- [About this exercise] In the entries that follow, identify the line containing "io_buffers = 56" and return it together with all later lines, exactly as they appear.

(Saved entries)
++++
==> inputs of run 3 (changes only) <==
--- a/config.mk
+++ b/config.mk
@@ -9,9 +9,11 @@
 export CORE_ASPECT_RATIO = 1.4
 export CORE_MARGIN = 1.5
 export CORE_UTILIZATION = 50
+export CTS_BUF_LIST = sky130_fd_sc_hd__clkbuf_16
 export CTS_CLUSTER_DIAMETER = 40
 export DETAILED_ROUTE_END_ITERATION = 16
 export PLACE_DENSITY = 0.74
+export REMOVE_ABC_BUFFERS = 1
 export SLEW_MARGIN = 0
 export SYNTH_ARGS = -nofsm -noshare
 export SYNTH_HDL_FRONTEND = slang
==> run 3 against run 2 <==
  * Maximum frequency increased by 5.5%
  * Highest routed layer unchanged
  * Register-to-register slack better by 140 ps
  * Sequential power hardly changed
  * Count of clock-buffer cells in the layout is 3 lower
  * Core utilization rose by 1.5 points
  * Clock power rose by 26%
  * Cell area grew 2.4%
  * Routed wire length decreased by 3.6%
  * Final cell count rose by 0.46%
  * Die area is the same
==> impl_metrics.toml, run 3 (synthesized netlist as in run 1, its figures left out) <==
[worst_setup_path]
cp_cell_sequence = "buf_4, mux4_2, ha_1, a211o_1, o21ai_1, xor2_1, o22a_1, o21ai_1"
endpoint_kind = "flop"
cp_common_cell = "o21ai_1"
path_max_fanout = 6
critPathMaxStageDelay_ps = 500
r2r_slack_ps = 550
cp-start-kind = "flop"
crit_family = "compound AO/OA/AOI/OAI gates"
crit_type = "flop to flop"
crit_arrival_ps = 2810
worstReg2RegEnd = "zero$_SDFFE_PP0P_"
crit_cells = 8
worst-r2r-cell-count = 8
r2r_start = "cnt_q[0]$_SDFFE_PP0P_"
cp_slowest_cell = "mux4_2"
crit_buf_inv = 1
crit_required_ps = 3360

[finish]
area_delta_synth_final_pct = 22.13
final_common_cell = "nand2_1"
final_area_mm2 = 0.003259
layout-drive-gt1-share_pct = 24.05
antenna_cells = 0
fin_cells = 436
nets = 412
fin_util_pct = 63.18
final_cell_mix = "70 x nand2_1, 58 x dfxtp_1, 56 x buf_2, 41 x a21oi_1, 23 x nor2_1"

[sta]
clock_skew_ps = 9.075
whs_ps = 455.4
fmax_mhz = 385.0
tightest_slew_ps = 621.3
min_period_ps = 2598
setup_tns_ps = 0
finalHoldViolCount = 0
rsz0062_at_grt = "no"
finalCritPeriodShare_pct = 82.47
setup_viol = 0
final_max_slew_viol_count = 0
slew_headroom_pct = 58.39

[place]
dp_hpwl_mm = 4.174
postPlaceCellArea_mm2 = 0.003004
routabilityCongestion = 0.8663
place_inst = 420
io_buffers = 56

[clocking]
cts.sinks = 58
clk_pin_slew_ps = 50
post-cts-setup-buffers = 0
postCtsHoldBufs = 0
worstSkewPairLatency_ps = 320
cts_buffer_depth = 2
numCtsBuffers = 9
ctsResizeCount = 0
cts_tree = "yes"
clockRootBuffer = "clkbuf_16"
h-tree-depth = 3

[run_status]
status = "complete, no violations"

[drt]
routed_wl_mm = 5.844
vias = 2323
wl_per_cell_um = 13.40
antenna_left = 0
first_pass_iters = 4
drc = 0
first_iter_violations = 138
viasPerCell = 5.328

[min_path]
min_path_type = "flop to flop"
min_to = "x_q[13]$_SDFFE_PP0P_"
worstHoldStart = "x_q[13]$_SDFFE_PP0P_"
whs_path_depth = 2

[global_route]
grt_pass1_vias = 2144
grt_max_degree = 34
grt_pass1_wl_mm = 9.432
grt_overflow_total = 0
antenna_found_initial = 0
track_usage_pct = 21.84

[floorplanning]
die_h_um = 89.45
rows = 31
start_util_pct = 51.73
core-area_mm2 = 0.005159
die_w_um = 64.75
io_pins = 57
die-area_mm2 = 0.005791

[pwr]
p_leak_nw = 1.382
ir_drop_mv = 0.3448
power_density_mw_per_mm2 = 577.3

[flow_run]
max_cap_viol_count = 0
++++
- [Expected answer]
io_buffers = 56

[clocking]
cts.sinks = 58
clk_pin_slew_ps = 50
post-cts-setup-buffers = 0
postCtsHoldBufs = 0
worstSkewPairLatency_ps = 320
cts_buffer_depth = 2
numCtsBuffers = 9
ctsResizeCount = 0
cts_tree = "yes"
clockRootBuffer = "clkbuf_16"
h-tree-depth = 3

[run_status]
status = "complete, no violations"

[drt]
routed_wl_mm = 5.844
vias = 2323
wl_per_cell_um = 13.40
antenna_left = 0
first_pass_iters = 4
drc = 0
first_iter_violations = 138
viasPerCell = 5.328

[min_path]
min_path_type = "flop to flop"
min_to = "x_q[13]$_SDFFE_PP0P_"
worstHoldStart = "x_q[13]$_SDFFE_PP0P_"
whs_path_depth = 2

[global_route]
grt_pass1_vias = 2144
grt_max_degree = 34
grt_pass1_wl_mm = 9.432
grt_overflow_total = 0
antenna_found_initial = 0
track_usage_pct = 21.84

[floorplanning]
die_h_um = 89.45
rows = 31
start_util_pct = 51.73
core-area_mm2 = 0.005159
die_w_um = 64.75
io_pins = 57
die-area_mm2 = 0.005791

[pwr]
p_leak_nw = 1.382
ir_drop_mv = 0.3448
power_density_mw_per_mm2 = 577.3

[flow_run]
max_cap_viol_count = 0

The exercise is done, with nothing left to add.